=== Section Start ===

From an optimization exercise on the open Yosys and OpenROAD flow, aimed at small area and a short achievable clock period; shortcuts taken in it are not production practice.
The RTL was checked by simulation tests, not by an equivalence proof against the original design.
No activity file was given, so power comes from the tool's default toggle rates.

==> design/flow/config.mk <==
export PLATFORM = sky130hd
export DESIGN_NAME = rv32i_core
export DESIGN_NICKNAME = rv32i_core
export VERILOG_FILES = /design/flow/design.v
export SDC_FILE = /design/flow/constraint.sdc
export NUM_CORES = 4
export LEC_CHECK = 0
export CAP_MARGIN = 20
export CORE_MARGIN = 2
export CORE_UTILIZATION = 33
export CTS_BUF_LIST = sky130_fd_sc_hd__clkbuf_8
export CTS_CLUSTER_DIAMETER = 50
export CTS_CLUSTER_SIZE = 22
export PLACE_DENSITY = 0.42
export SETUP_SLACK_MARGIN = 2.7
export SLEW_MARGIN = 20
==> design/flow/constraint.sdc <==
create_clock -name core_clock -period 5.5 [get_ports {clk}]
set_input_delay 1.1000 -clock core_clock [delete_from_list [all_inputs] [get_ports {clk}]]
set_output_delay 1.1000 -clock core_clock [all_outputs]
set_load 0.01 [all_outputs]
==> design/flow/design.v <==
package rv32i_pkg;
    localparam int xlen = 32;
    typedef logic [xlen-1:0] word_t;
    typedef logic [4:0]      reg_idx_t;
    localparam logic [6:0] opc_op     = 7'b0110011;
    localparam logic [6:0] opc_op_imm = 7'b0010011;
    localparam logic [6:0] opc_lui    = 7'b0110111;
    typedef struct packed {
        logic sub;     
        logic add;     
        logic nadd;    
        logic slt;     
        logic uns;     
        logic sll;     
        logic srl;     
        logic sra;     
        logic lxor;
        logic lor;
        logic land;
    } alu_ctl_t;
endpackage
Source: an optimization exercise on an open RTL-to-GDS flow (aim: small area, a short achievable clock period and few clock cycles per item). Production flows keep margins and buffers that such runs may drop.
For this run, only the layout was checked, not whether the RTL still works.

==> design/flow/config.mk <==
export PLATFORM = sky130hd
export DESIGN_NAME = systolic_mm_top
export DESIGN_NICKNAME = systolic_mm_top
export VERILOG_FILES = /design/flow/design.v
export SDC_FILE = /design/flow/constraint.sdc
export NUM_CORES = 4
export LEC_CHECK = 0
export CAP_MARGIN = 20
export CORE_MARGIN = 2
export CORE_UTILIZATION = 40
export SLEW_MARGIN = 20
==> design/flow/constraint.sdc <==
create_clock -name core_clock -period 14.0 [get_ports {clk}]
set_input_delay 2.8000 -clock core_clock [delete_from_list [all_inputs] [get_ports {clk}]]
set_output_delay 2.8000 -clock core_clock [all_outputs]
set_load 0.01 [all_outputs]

=== Section End ===
=== Section Start ===

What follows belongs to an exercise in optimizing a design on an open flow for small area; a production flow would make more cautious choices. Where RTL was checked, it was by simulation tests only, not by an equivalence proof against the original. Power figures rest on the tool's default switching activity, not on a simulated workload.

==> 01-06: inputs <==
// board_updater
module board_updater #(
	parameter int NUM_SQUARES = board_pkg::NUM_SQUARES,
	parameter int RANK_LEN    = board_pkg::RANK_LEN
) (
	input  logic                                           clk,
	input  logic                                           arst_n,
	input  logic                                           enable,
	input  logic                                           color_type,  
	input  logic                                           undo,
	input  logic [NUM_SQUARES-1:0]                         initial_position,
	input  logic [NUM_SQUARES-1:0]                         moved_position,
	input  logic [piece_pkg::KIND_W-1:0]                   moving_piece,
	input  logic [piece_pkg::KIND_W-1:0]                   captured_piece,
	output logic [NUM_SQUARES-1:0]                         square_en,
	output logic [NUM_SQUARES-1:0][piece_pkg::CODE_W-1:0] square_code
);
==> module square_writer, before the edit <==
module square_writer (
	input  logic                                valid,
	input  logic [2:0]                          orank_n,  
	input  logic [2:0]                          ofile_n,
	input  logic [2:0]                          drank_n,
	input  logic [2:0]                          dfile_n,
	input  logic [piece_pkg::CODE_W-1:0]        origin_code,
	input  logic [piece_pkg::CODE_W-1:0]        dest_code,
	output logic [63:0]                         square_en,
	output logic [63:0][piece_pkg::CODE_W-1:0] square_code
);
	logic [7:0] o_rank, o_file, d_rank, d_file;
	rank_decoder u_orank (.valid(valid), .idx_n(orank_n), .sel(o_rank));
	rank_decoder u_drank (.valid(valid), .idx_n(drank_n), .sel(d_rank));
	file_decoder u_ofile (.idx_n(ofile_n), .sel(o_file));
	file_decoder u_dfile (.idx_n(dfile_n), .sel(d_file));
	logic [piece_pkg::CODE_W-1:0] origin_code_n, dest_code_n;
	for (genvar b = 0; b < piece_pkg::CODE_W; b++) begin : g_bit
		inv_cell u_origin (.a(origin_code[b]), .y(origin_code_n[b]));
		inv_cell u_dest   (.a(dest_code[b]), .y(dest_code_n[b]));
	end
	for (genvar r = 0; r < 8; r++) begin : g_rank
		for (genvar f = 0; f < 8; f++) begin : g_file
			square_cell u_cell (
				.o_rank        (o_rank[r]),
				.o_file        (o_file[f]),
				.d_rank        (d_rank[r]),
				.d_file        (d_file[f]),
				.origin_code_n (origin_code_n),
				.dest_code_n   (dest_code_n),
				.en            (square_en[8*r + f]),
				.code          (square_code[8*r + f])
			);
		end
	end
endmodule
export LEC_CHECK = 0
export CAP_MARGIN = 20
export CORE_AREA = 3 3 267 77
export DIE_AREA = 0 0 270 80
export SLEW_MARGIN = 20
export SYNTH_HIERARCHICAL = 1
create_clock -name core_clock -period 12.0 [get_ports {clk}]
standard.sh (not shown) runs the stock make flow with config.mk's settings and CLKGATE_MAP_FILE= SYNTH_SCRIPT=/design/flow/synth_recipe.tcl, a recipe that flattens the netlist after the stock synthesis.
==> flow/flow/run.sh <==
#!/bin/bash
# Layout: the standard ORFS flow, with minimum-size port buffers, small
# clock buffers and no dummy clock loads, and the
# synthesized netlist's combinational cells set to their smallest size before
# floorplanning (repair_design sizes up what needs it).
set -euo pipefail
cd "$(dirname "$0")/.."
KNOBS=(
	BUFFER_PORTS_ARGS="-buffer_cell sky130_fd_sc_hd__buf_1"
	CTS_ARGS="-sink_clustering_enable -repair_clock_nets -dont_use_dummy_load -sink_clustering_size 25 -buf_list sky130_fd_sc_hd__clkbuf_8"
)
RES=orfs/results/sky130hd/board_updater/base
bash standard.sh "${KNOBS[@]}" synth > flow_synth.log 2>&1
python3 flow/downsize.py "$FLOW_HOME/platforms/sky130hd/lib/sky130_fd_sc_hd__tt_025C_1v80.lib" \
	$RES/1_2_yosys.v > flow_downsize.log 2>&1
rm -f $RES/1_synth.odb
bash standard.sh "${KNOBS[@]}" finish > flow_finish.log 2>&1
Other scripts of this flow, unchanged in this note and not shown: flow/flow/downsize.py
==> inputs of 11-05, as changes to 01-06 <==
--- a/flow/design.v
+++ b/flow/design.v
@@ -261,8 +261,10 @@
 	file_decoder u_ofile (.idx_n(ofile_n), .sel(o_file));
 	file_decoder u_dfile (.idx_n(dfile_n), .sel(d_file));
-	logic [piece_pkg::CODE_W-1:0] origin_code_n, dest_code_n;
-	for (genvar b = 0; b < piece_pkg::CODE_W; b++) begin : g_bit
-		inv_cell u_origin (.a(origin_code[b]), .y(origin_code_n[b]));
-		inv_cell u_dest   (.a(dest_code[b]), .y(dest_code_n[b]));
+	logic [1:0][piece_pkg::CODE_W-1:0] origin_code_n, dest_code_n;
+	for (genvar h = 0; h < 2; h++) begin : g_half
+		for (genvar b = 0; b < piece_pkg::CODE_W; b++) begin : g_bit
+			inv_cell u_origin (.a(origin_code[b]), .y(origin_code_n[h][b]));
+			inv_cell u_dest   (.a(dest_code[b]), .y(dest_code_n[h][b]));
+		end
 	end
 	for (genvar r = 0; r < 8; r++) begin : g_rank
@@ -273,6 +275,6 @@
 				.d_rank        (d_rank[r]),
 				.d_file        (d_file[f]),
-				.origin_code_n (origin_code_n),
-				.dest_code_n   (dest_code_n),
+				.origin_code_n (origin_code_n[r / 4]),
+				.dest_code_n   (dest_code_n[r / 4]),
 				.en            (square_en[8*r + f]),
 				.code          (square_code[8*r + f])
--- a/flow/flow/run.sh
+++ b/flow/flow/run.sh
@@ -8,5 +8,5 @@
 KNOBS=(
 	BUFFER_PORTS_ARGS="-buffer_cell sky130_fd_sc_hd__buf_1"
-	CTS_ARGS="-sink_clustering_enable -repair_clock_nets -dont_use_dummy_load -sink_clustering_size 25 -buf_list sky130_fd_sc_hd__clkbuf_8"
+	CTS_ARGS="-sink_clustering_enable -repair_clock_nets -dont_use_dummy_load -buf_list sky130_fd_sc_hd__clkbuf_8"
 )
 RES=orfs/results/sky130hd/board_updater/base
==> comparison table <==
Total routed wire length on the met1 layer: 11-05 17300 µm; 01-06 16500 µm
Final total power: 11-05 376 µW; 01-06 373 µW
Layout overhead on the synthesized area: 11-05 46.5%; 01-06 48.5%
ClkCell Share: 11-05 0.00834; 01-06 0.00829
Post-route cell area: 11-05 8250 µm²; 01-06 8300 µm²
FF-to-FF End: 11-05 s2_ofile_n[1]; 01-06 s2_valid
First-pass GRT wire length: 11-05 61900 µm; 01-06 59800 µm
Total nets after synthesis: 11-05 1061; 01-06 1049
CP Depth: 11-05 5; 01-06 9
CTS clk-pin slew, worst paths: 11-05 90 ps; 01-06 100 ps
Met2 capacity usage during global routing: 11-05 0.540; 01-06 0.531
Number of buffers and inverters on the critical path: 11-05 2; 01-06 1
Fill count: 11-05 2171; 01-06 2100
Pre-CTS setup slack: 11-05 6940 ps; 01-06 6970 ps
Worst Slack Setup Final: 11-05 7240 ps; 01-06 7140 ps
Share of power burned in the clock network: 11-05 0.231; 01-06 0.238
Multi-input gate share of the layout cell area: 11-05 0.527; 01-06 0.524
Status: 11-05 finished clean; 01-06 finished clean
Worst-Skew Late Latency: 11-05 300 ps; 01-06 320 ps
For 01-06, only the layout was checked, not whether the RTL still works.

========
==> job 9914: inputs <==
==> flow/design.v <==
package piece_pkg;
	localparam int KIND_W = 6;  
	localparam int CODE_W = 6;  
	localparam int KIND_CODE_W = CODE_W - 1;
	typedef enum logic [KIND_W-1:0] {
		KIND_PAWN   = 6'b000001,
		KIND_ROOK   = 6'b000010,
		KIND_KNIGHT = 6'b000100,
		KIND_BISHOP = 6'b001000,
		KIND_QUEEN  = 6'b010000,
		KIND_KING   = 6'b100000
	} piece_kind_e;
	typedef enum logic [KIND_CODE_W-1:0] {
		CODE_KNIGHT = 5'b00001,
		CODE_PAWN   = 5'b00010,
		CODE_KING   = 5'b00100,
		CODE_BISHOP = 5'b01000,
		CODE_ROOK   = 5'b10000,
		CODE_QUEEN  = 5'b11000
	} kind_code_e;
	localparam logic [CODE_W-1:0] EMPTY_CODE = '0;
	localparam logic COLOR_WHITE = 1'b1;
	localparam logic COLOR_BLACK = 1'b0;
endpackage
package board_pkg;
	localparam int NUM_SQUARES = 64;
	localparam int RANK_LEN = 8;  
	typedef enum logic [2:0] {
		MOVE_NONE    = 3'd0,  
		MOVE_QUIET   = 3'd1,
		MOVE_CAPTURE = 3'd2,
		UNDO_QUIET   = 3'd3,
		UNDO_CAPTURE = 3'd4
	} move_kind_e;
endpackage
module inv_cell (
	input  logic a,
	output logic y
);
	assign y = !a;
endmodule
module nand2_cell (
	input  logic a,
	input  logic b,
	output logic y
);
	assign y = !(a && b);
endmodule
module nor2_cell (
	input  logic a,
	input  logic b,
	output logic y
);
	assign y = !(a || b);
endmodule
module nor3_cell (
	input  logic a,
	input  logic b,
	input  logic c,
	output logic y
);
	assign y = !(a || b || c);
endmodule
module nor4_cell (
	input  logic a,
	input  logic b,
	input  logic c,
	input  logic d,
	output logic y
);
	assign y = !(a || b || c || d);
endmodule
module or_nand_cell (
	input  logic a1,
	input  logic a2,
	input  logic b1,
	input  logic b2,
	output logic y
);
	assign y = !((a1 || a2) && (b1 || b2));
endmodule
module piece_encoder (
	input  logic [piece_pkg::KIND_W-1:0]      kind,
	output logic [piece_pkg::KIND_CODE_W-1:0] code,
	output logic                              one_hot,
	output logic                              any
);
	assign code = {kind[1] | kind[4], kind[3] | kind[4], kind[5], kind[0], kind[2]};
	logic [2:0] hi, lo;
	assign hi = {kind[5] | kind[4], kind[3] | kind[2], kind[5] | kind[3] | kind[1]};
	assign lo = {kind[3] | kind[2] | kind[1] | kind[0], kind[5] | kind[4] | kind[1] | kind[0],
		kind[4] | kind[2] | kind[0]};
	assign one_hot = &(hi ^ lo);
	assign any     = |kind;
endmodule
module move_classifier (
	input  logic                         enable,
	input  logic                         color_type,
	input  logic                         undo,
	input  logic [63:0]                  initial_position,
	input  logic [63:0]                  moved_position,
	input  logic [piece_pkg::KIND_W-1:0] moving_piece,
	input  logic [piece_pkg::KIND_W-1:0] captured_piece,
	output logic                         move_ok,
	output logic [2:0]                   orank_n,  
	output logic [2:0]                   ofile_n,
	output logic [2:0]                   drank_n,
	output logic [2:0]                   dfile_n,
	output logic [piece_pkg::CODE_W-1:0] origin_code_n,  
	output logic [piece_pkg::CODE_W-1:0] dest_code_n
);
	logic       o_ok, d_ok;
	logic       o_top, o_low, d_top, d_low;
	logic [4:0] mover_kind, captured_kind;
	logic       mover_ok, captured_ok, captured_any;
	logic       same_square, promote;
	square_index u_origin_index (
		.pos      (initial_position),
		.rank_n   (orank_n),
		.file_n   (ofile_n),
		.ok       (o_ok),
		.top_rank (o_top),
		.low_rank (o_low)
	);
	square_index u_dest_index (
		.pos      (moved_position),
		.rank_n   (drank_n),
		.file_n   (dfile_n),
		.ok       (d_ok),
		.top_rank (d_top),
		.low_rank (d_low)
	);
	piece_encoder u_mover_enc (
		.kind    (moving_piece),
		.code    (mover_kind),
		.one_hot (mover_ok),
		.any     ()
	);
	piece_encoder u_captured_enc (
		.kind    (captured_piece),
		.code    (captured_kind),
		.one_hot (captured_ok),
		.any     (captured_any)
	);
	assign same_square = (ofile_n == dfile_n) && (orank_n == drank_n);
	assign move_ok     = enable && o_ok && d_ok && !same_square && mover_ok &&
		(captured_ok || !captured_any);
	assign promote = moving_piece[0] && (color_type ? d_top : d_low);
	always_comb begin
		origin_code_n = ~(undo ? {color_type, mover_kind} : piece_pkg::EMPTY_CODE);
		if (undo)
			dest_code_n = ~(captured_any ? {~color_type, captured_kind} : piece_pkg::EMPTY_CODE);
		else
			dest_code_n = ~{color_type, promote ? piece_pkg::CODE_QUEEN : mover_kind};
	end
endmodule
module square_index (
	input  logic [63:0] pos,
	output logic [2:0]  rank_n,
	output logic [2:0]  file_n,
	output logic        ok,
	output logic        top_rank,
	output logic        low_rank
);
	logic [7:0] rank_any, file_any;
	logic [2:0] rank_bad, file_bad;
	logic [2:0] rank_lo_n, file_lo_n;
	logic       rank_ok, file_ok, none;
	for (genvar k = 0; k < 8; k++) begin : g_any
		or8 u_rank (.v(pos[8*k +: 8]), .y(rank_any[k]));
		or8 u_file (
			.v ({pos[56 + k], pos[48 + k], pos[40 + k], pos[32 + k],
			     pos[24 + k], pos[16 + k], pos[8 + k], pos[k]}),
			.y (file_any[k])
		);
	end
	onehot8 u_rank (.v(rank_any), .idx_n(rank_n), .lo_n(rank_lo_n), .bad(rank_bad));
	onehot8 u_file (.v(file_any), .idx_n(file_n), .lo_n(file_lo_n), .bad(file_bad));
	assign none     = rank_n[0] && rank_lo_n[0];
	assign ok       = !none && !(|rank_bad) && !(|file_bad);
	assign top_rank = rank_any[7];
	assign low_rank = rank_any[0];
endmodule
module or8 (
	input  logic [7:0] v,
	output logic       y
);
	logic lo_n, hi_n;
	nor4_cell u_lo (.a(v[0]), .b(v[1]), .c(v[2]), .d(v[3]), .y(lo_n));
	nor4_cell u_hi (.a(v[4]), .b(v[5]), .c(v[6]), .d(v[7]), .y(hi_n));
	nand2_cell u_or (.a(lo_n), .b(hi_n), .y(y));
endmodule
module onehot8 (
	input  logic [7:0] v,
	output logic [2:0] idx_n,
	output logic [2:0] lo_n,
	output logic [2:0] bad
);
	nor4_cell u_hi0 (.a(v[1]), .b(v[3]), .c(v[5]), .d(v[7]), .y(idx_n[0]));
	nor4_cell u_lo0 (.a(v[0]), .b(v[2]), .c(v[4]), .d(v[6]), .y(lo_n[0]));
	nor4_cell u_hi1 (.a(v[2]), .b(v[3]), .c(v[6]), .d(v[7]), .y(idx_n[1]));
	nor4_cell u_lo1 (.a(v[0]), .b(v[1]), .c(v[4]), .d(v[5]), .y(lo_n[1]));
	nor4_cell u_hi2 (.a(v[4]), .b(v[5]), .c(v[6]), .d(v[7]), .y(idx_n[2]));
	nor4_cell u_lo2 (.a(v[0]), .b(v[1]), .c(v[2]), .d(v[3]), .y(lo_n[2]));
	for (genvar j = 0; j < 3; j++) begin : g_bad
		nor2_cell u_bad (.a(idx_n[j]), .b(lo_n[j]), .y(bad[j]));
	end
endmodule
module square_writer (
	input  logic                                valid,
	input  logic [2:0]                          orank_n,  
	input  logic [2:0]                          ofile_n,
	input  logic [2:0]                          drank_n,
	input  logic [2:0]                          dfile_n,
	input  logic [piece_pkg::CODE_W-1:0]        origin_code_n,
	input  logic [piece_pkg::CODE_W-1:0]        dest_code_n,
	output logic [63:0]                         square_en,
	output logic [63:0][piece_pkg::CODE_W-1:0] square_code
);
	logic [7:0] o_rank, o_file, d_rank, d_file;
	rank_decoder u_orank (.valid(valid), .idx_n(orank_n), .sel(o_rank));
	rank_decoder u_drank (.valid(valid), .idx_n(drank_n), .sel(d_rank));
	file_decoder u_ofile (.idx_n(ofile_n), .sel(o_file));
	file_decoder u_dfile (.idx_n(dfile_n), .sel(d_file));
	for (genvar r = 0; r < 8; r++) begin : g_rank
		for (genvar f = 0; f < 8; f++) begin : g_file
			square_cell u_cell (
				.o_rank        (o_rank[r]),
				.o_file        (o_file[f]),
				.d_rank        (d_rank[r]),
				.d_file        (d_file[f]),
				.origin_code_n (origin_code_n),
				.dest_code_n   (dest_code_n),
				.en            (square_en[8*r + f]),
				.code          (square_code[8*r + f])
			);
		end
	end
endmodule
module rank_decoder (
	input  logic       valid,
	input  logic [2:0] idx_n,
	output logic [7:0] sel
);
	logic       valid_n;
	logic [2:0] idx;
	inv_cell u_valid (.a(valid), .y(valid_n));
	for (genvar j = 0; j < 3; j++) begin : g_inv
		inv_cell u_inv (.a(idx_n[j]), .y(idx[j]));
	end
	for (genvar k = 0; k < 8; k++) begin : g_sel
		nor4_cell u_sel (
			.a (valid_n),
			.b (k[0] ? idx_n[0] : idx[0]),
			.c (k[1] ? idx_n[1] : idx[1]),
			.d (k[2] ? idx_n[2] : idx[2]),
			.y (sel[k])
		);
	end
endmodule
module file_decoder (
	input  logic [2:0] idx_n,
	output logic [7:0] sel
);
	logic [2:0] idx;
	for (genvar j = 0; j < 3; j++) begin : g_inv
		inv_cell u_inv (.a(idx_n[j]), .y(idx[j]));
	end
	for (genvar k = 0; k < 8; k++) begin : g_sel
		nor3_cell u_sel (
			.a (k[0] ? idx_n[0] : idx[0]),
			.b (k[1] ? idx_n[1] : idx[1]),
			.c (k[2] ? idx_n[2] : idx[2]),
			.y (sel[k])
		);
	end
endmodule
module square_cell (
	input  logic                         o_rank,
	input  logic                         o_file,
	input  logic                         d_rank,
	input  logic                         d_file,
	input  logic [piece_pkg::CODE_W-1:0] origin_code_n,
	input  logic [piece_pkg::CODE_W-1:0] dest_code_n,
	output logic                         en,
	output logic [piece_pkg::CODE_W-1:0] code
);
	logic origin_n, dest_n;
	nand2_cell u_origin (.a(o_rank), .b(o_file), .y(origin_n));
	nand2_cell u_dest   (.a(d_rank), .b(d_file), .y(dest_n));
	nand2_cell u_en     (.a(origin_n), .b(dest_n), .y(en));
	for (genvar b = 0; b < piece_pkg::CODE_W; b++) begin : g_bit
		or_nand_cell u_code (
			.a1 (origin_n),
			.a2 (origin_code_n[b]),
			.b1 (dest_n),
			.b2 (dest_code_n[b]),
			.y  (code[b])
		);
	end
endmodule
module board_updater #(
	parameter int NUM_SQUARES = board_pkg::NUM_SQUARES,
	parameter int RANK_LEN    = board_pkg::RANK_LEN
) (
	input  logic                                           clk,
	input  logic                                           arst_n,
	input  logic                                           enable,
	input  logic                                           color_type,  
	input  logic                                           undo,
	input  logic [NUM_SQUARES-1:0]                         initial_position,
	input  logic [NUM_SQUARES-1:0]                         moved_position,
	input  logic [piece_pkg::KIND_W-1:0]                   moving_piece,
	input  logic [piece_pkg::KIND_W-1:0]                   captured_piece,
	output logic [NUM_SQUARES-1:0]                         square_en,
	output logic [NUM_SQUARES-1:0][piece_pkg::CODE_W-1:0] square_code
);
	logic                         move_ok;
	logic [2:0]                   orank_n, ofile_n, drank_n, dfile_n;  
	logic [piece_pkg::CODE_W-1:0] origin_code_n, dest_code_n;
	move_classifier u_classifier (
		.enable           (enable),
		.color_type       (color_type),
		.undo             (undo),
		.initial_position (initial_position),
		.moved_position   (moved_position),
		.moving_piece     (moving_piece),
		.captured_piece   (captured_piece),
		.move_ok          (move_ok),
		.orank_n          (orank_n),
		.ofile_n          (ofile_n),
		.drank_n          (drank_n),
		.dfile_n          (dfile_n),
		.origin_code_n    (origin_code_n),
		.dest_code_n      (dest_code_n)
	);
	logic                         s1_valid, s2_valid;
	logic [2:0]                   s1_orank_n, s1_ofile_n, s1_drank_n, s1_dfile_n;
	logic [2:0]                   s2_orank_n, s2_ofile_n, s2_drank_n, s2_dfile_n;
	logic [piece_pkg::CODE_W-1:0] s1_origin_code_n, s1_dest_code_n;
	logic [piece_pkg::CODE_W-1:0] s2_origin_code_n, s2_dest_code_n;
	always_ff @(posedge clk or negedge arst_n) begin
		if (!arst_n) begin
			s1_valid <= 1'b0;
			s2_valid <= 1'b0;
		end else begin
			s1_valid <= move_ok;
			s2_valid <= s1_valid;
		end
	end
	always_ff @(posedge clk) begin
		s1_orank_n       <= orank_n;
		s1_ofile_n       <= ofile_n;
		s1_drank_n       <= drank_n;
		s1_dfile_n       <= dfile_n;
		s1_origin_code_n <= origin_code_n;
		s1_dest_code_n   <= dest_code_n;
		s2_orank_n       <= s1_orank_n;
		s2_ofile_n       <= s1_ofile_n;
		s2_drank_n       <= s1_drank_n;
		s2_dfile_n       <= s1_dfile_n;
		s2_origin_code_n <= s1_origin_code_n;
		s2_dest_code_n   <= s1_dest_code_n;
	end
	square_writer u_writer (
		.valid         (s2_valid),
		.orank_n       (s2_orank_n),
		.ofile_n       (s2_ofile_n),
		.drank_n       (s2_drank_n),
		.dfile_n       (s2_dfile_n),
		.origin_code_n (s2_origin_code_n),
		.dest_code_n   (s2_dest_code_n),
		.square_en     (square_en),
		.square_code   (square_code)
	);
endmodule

=== Section End ===

[Your objective] Go over the entries above and say how many lines hold the string "KNOBS", with no other text.

[Task output] 4